▸ Task inputs:
--------------------
File: config.mk
export PLATFORM = sky130hd
export DESIGN_NAME = scan_channel_averager
export DESIGN_NICKNAME = d
export VERILOG_FILES = /design/src/rtl/core/sca_pkg.sv /design/src/rtl/core/scan_channel_averager.sv /design/src/rtl/core/sca_div.sv /design/src/rtl/core/sca_datapath.sv /design/src/rtl/core/sca_ctrl.sv
export SDC_FILE = /design/constraint.sdc
export NUM_CORES = 1
export LEC_CHECK = 0
export BUFFER_PORTS_ARGS = -buffer_cell sky130_fd_sc_hd__buf_2
export CAP_MARGIN = 20
export CORE_ASPECT_RATIO = 2
export CORE_MARGIN = 2
export CORE_UTILIZATION = 25
export DETAILED_ROUTE_END_ITERATION = 6
export PLACE_DENSITY_LB_ADDON = 0.15
export SETUP_SLACK_MARGIN = 0.5
export SLEW_MARGIN = 10
export SYNTH_ARGS = -nofsm -noshare
export SYNTH_HDL_FRONTEND = slang
export SYNTH_SLANG_ARGS = --single-unit
File: constraint.sdc
create_clock -name clk -period 9.2 [get_ports clk]
set_input_delay 0.46 -clock clk [delete_from_list [all_inputs] [get_ports clk]]
set_output_delay 0.46 -clock clk [all_outputs]
set_load 0.01 [all_outputs]
File: src/rtl/core/sca_pkg.sv
`default_nettype none

package sca_pkg;

  localparam int MAX_POSITIONS_DEF = 16;
  localparam int SAMPLE_BITS_DEF   = 12;

  localparam int SAMPLE_W   = 12;
  localparam int IN_DATA_W  = 16;
  localparam int CHAN_W     = 5;
  localparam int POS_W      = 4;
  localparam int NPOS_W     = 5;
  localparam int ROUND_W    = 8;
  localparam int ACC_W      = 20;
  localparam int MV_W       = 12;
  localparam int OUT_DATA_W = 32;
  localparam int SEQ_W      = 40;
  localparam int MASK_W     = 18;
  localparam int CFG_IDX_W  = 3;
  localparam int CFG_DATA_W = 40;
  localparam int PROD_W     = 32;
  localparam int DIVR_W     = 20;

  localparam logic [ACC_W-1:0]    ACC_MAX    = {ACC_W{1'b1}};
  localparam logic [SAMPLE_W-1:0] FULL_SCALE = 12'd4095;
  localparam logic [MV_W-1:0]     VREF_MV    = 12'd3300;
  localparam logic [CHAN_W-1:0]   NUM_CHANNELS = 5'd18;

  typedef enum logic [CFG_IDX_W-1:0] {
    CFG_NUM_POSITIONS = 3'd0,
    CFG_ROUNDS        = 3'd1,
    CFG_SEQUENCE_LOW  = 3'd2,
    CFG_SEQUENCE_HIGH = 3'd3,
    CFG_REPORT_MASK   = 3'd4
  } cfg_idx_t;

  typedef enum logic [2:0] {
    ST_IDLE,
    ST_SCAN,
    ST_WALK,
    ST_DIV_AVG,
    ST_DIV_MV,
    ST_EMIT,
    ST_CLEAR
  } state_t;

  // Commands from the controller to the datapath.
  typedef struct packed {
    logic accept;   // accumulate the sample on the input channel
    logic scan;     // note the walk position as last reported if enabled
    logic step;     // advance the walk position, wrapping at the end
    logic div_avg;  // start the mean division for the walk position
    logic div_mv;   // start the millivolt division
    logic emit;     // load the output register
    logic clear;    // clear all accumulators
  } sca_cmd_t;

  // Status from the datapath to the controller.
  typedef struct packed {
    logic buf_done;     // the next sample completes the buffer
    logic walk_end;     // walk position is the last scan position
    logic pos_enabled;  // walk position's channel is reported
    logic div_done;     // divider result is ready
    logic out_free;     // output register can take a result
  } sca_stat_t;

endpackage

`default_nettype wire

File: src/rtl/core/scan_channel_averager.sv
`default_nettype none

// Channel  Direction  Handshake                 Payload
// in_      slave      in_tvalid / in_tready     in_tdata: sample [11:0]
// out_     master     out_tvalid / out_tready   out_tdata, out_tuser: channel, out_tlast
// cfg_     slave      cfg_valid / cfg_ready     cfg_index, cfg_data
//
// A sample that does not end a buffer keeps in_tready high, so samples may come back to back.
// At the end of a buffer in_tready drops for the walk: a mask scan over the scan positions,
// a step past each unreported position, and for each reported position a mean and then a
// millivolt division on the shared restoring divider, then a clear.
// Synchronous reset clears all accumulators at once; the output register lets the walk run
// one result ahead of a stalled sink. cfg_ready is always high.
module scan_channel_averager #(
  parameter int MAX_POSITIONS = sca_pkg::MAX_POSITIONS_DEF,
  parameter int SAMPLE_BITS   = sca_pkg::SAMPLE_BITS_DEF
) (
  input  wire logic                             clk,
  input  wire logic                             rst_n,
  input  wire logic                             in_tvalid,
  output logic                                  in_tready,
  input  wire logic [sca_pkg::IN_DATA_W-1:0]    in_tdata,   // [11:0] sample
  output logic                                  out_tvalid,
  input  wire logic                             out_tready,
  output logic [sca_pkg::OUT_DATA_W-1:0]        out_tdata,  // [3:0] position, [15:4] average,
                                                            // [27:16] millivolts
  output logic [sca_pkg::CHAN_W-1:0]            out_tuser,  // [4:0] channel
  output logic                                  out_tlast,
  input  wire logic                             cfg_valid,
  output logic                                  cfg_ready,
  input  wire logic [sca_pkg::CFG_IDX_W-1:0]    cfg_index,
  input  wire logic [sca_pkg::CFG_DATA_W-1:0]   cfg_data
);

  sca_pkg::sca_cmd_t  cmd;
  sca_pkg::sca_stat_t stat;

  assign cfg_ready = 1'b1;

  sca_ctrl u_ctrl (
    .clk       (clk),
    .rst_n     (rst_n),
    .in_tvalid (in_tvalid),
    .in_tready (in_tready),
    .stat      (stat),
    .cmd       (cmd)
  );

  sca_datapath #(
    .MAX_POSITIONS (MAX_POSITIONS),
    .SAMPLE_BITS   (SAMPLE_BITS)
  ) u_datapath (
    .clk        (clk),
    .rst_n      (rst_n),
    .cmd        (cmd),
    .stat       (stat),
    .in_tdata   (in_tdata),
    .cfg_wr     (cfg_valid && cfg_ready),
    .cfg_index  (cfg_index),
    .cfg_data   (cfg_data),
    .out_tvalid (out_tvalid),
    .out_tready (out_tready),
    .out_tdata  (out_tdata),
    .out_tuser  (out_tuser),
    .out_tlast  (out_tlast)
  );

endmodule

`default_nettype wire

File: src/rtl/core/sca_div.sv
`default_nettype none

// Restoring divider, one quotient bit per cycle.
module sca_div (
  input  wire logic                         clk,
  input  wire logic                         rst_n,
  input  wire logic                         start,
  input  wire logic [sca_pkg::PROD_W-1:0]   dividend,
  input  wire logic [sca_pkg::DIVR_W-1:0]   divisor,
  output logic                              done,
  output logic [sca_pkg::PROD_W-1:0]        quotient
);

  localparam int PW    = sca_pkg::PROD_W;
  localparam int DW    = sca_pkg::DIVR_W;
  localparam int CNT_W = $clog2(PW);
  localparam logic [CNT_W-1:0] LAST = CNT_W'(PW - 1);

  logic             busy_r;
  logic             done_r;
  logic [CNT_W-1:0] cnt_r;
  logic [DW-1:0]    rem_r;
  logic [PW-1:0]    quo_r;
  logic [DW-1:0]    dsr_r;

  logic [DW:0]      trial;
  logic [DW:0]      diff;
  logic             fits;
  logic [DW-1:0]    rem_nxt;

  assign trial   = {rem_r, quo_r[PW-1]};
  assign diff    = trial - {1'b0, dsr_r};
  assign fits    = (trial >= {1'b0, dsr_r});
  assign rem_nxt = fits ? diff[DW-1:0] : trial[DW-1:0];

  always_ff @(posedge clk) begin
    if (!rst_n) begin
      busy_r <= 1'b0;
      done_r <= 1'b0;
      cnt_r  <= '0;
    end else begin
      done_r <= 1'b0;
      if (start) begin
        busy_r <= 1'b1;
        cnt_r  <= '0;
      end else if (busy_r) begin
        cnt_r <= cnt_r + CNT_W'(1);
        if (cnt_r == LAST) begin
          busy_r <= 1'b0;
          done_r <= 1'b1;
        end
      end
    end
  end

  always_ff @(posedge clk) begin
    if (start) begin
      rem_r <= '0;
      quo_r <= dividend;
      dsr_r <= divisor;
    end else if (busy_r) begin
      rem_r <= rem_nxt;
      quo_r <= {quo_r[PW-2:0], fits};
    end
  end

  assign done     = done_r;
  assign quotient = quo_r;

endmodule

`default_nettype wire

File: src/rtl/core/sca_datapath.sv
`default_nettype none

module sca_datapath #(
  parameter int MAX_POSITIONS = sca_pkg::MAX_POSITIONS_DEF,
  parameter int SAMPLE_BITS   = sca_pkg::SAMPLE_BITS_DEF
) (
  input  wire logic                             clk,
  input  wire logic                             rst_n,
  input  wire sca_pkg::sca_cmd_t                cmd,
  output sca_pkg::sca_stat_t                    stat,
  input  wire logic [sca_pkg::IN_DATA_W-1:0]    in_tdata,
  input  wire logic                             cfg_wr,
  input  wire logic [sca_pkg::CFG_IDX_W-1:0]    cfg_index,
  input  wire logic [sca_pkg::CFG_DATA_W-1:0]   cfg_data,
  output logic                                  out_tvalid,
  input  wire logic                             out_tready,
  output logic [sca_pkg::OUT_DATA_W-1:0]        out_tdata,
  output logic [sca_pkg::CHAN_W-1:0]            out_tuser,
  output logic                                  out_tlast
);

  localparam int SW     = sca_pkg::SAMPLE_W;
  localparam int AW     = sca_pkg::ACC_W;
  localparam int PW     = sca_pkg::POS_W;
  localparam int NW     = sca_pkg::NPOS_W;
  localparam int RW     = sca_pkg::ROUND_W;
  localparam int CW     = sca_pkg::CHAN_W;
  localparam int QW     = sca_pkg::PROD_W;
  localparam int DW     = sca_pkg::DIVR_W;
  localparam int IDX_W  = (MAX_POSITIONS > 1) ? $clog2(MAX_POSITIONS) : 1;
  localparam int USED_BITS = (SAMPLE_BITS < SW) ? SAMPLE_BITS : SW;
  localparam logic [SW-1:0] SAMPLE_MASK = SW'((32'd1 << USED_BITS) - 32'd1);
  localparam logic [NW-1:0] MAX_NPOS    = NW'(MAX_POSITIONS);

  // Configuration registers
  logic [NW-1:0]              num_pos_r;
  logic [RW-1:0]              rounds_r;
  logic [sca_pkg::SEQ_W-1:0]  seq_low_r;
  logic [sca_pkg::SEQ_W-1:0]  seq_high_r;
  logic [sca_pkg::MASK_W-1:0] mask_r;

  // Accumulators; an entry without its valid bit reads as zero.
  logic [AW-1:0]              acc_r [MAX_POSITIONS];
  logic [MAX_POSITIONS-1:0]   acc_valid_r;

  logic [PW-1:0]              pos_r;
  logic [RW-1:0]              round_r;
  logic [PW-1:0]              walk_r;
  logic [PW-1:0]              last_r;

  logic [QW-1:0]              prod_r;
  logic                       mode_mv_r;
  logic [SW-1:0]              avg_r;
  logic [sca_pkg::MV_W-1:0]   mv_r;

  logic                       out_valid_r;
  logic [PW-1:0]              out_pos_r;
  logic [SW-1:0]              out_avg_r;
  logic [sca_pkg::MV_W-1:0]   out_mv_r;
  logic [CW-1:0]              out_chan_r;
  logic                       out_last_r;

  logic [NW-1:0]              npos;
  logic [RW-1:0]              nr;
  logic [SW-1:0]              sample;
  logic [IDX_W-1:0]           rd_idx;
  logic [AW-1:0]              rd_val;
  logic [AW:0]                sum;
  logic [AW-1:0]              acc_nxt;
  logic                       pos_wrap;
  logic                       round_wrap;
  logic [sca_pkg::SEQ_W-1:0]  seq_word;
  logic [CW-1:0]              walk_chan;
  logic [31:0]                mask_ext;
  logic                       walk_end;
  logic                       pos_enabled;
  logic                       out_free;
  logic                       div_start;
  logic [QW-1:0]              div_dividend;
  logic [DW-1:0]              div_divisor;
  logic [DW-1:0]              mv_divisor;
  logic                       div_done;
  logic [QW-1:0]              div_quo;

  always_comb begin
    npos = num_pos_r;
    if (npos == '0) begin
      npos = NW'(1);
    end
    if (npos > MAX_NPOS) begin
      npos = MAX_NPOS;
    end
  end

  assign nr     = (rounds_r == '0) ? RW'(1) : rounds_r;
  assign sample = in_tdata[SW-1:0] & SAMPLE_MASK;

  // One read port, shared between accumulation and the walk.
  assign rd_idx  = cmd.div_avg ? walk_r[IDX_W-1:0] : pos_r[IDX_W-1:0];
  assign rd_val  = acc_valid_r[rd_idx] ? acc_r[rd_idx] : '0;
  assign sum     = {1'b0, rd_val} + {{(AW+1-SW){1'b0}}, sample};
  assign acc_nxt = sum[AW] ? sca_pkg::ACC_MAX : sum[AW-1:0];

  assign pos_wrap   = !(({1'b0, pos_r} + NW'(1)) < npos);
  assign round_wrap = !(({1'b0, round_r} + (RW+1)'(1)) < {1'b0, nr});

  assign seq_word    = walk_r[PW-1] ? seq_high_r : seq_low_r;
  assign walk_chan   = seq_word[walk_r[2:0] * CW +: CW];
  assign mask_ext    = {{(32-sca_pkg::MASK_W){1'b0}}, mask_r};
  assign pos_enabled = (walk_chan < sca_pkg::NUM_CHANNELS) && mask_ext[walk_chan];
  assign walk_end    = ({1'b0, walk_r} == (npos - NW'(1)));
  assign out_free    = !out_valid_r || out_tready;

  // nr * 4095 as nr * 4096 - nr
  assign mv_divisor   = {nr, 12'b0} - {{(DW-RW){1'b0}}, nr};
  assign div_start    = cmd.div_avg || cmd.div_mv;
  assign div_dividend = cmd.div_mv ? prod_r : {{(QW-AW){1'b0}}, rd_val};
  assign div_divisor  = cmd.div_mv ? mv_divisor : {{(DW-RW){1'b0}}, nr};

  sca_div u_div (
    .clk      (clk),
    .rst_n    (rst_n),
    .start    (div_start),
    .dividend (div_dividend),
    .divisor  (div_divisor),
    .done     (div_done),
    .quotient (div_quo)
  );

  always_ff @(posedge clk) begin
    if (!rst_n) begin
      num_pos_r  <= NW'(1);
      rounds_r   <= RW'(1);
      seq_low_r  <= '0;
      seq_high_r <= '0;
      mask_r     <= '0;
    end else if (cfg_wr) begin
      case (cfg_index)
        sca_pkg::CFG_NUM_POSITIONS: num_pos_r  <= cfg_data[NW-1:0];
        sca_pkg::CFG_ROUNDS:        rounds_r   <= cfg_data[RW-1:0];
        sca_pkg::CFG_SEQUENCE_LOW:  seq_low_r  <= cfg_data[sca_pkg::SEQ_W-1:0];
        sca_pkg::CFG_SEQUENCE_HIGH: seq_high_r <= cfg_data[sca_pkg::SEQ_W-1:0];
        sca_pkg::CFG_REPORT_MASK:   mask_r     <= cfg_data[sca_pkg::MASK_W-1:0];
        default: ;
      endcase
    end
  end

  always_ff @(posedge clk) begin
    if (cmd.accept) begin
      acc_r[pos_r[IDX_W-1:0]] <= acc_nxt;
    end
  end

  always_ff @(posedge clk) begin
    if (!rst_n) begin
      acc_valid_r <= '0;
      pos_r       <= '0;
      round_r     <= '0;
      walk_r      <= '0;
      out_valid_r <= 1'b0;
    end else begin
      if (cmd.clear) begin
        acc_valid_r <= '0;
      end else if (cmd.accept) begin
        acc_valid_r[pos_r[IDX_W-1:0]] <= 1'b1;
      end
      if (cmd.accept) begin
        if (pos_wrap) begin
          pos_r <= '0;
          round_r <= round_wrap ? '0 : round_r + RW'(1);
        end else begin
          pos_r <= pos_r + PW'(1);
        end
      end
      if (cmd.step) begin
        walk_r <= walk_end ? '0 : walk_r + PW'(1);
      end
      if (cmd.emit) begin
        out_valid_r <= 1'b1;
      end else if (out_tready) begin
        out_valid_r <= 1'b0;
      end
    end
  end

  always_ff @(posedge clk) begin
    if (cmd.scan && pos_enabled) begin
      last_r <= walk_r;
    end
    if (cmd.div_avg) begin
      prod_r    <= QW'(rd_val * 12'd3300);
      mode_mv_r <= 1'b0;
    end else if (cmd.div_mv) begin
      mode_mv_r <= 1'b1;
    end
    if (div_done && !mode_mv_r) begin
      avg_r <= (div_quo > QW'(sca_pkg::FULL_SCALE)) ? sca_pkg::FULL_SCALE : div_quo[SW-1:0];
    end
    if (div_done && mode_mv_r) begin
      mv_r <= (div_quo > QW'(sca_pkg::VREF_MV)) ? sca_pkg::VREF_MV
                                                : div_quo[sca_pkg::MV_W-1:0];
    end
    if (cmd.emit) begin
      out_pos_r  <= walk_r;
      out_avg_r  <= avg_r;
      out_mv_r   <= mv_r;
      out_chan_r <= walk_chan;
      out_last_r <= (walk_r == last_r);
    end
  end

  assign stat.buf_done    = pos_wrap && round_wrap;
  assign stat.walk_end    = walk_end;
  assign stat.pos_enabled = pos_enabled;
  assign stat.div_done    = div_done;
  assign stat.out_free    = out_free;

  assign out_tvalid = out_valid_r;
  assign out_tdata  = {{(sca_pkg::OUT_DATA_W - PW - SW - sca_pkg::MV_W){1'b0}},
                       out_mv_r, out_avg_r, out_pos_r};
  assign out_tuser  = out_chan_r;
  assign out_tlast  = out_last_r;

endmodule

`default_nettype wire

File: src/rtl/core/sca_ctrl.sv
`default_nettype none

module sca_ctrl (
  input  wire logic                clk,
  input  wire logic                rst_n,
  input  wire logic                in_tvalid,
  output logic                     in_tready,
  input  wire sca_pkg::sca_stat_t  stat,
  output sca_pkg::sca_cmd_t        cmd
);

  sca_pkg::state_t state_r;
  sca_pkg::state_t state_nxt;

  always_ff @(posedge clk) begin
    if (!rst_n) begin
      state_r <= sca_pkg::ST_IDLE;
    end else begin
      state_r <= state_nxt;
    end
  end

  always_comb begin
    state_nxt = state_r;
    unique case (state_r)
      sca_pkg::ST_IDLE: begin
        if (in_tvalid && stat.buf_done) begin
          state_nxt = sca_pkg::ST_SCAN;
        end
      end
      sca_pkg::ST_SCAN: begin
        if (stat.walk_end) begin
          state_nxt = sca_pkg::ST_WALK;
        end
      end
      sca_pkg::ST_WALK: begin
        if (stat.pos_enabled) begin
          state_nxt = sca_pkg::ST_DIV_AVG;
        end else if (stat.walk_end) begin
          state_nxt = sca_pkg::ST_CLEAR;
        end
      end
      sca_pkg::ST_DIV_AVG: begin
        if (stat.div_done) begin
          state_nxt = sca_pkg::ST_DIV_MV;
        end
      end
      sca_pkg::ST_DIV_MV: begin
        if (stat.div_done) begin
          state_nxt = sca_pkg::ST_EMIT;
        end
      end
      sca_pkg::ST_EMIT: begin
        if (stat.out_free) begin
          state_nxt = stat.walk_end ? sca_pkg::ST_CLEAR : sca_pkg::ST_WALK;
        end
      end
      sca_pkg::ST_CLEAR: state_nxt = sca_pkg::ST_IDLE;
      default:           state_nxt = sca_pkg::ST_IDLE;
    endcase
  end

  always_comb begin
    cmd       = '0;
    in_tready = 1'b0;
    unique case (state_r)
      sca_pkg::ST_IDLE: begin
        in_tready  = 1'b1;
        cmd.accept = in_tvalid;
      end
      sca_pkg::ST_SCAN: begin
        cmd.scan = 1'b1;
        cmd.step = 1'b1;
      end
      sca_pkg::ST_WALK: begin
        cmd.div_avg = stat.pos_enabled;
        cmd.step    = !stat.pos_enabled;
      end
      sca_pkg::ST_DIV_AVG: cmd.div_mv = stat.div_done;
      sca_pkg::ST_DIV_MV:  ;
      sca_pkg::ST_EMIT: begin
        cmd.emit = stat.out_free;
        cmd.step = stat.out_free;
      end
      sca_pkg::ST_CLEAR: cmd.clear = 1'b1;
      default: ;
    endcase
  end

endmodule

`default_nettype wire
--------------------
▸ To do: Give again, unchanged, the lines running from the top of the material above through the line that has "export CORE_MARGIN = 2", and nothing more.

▸ Answer to the problem:
File: config.mk
export PLATFORM = sky130hd
export DESIGN_NAME = scan_channel_averager
export DESIGN_NICKNAME = d
export VERILOG_FILES = /design/src/rtl/core/sca_pkg.sv /design/src/rtl/core/scan_channel_averager.sv /design/src/rtl/core/sca_div.sv /design/src/rtl/core/sca_datapath.sv /design/src/rtl/core/sca_ctrl.sv
export SDC_FILE = /design/constraint.sdc
export NUM_CORES = 1
export LEC_CHECK = 0
export BUFFER_PORTS_ARGS = -buffer_cell sky130_fd_sc_hd__buf_2
export CAP_MARGIN = 20
export CORE_ASPECT_RATIO = 2
export CORE_MARGIN = 2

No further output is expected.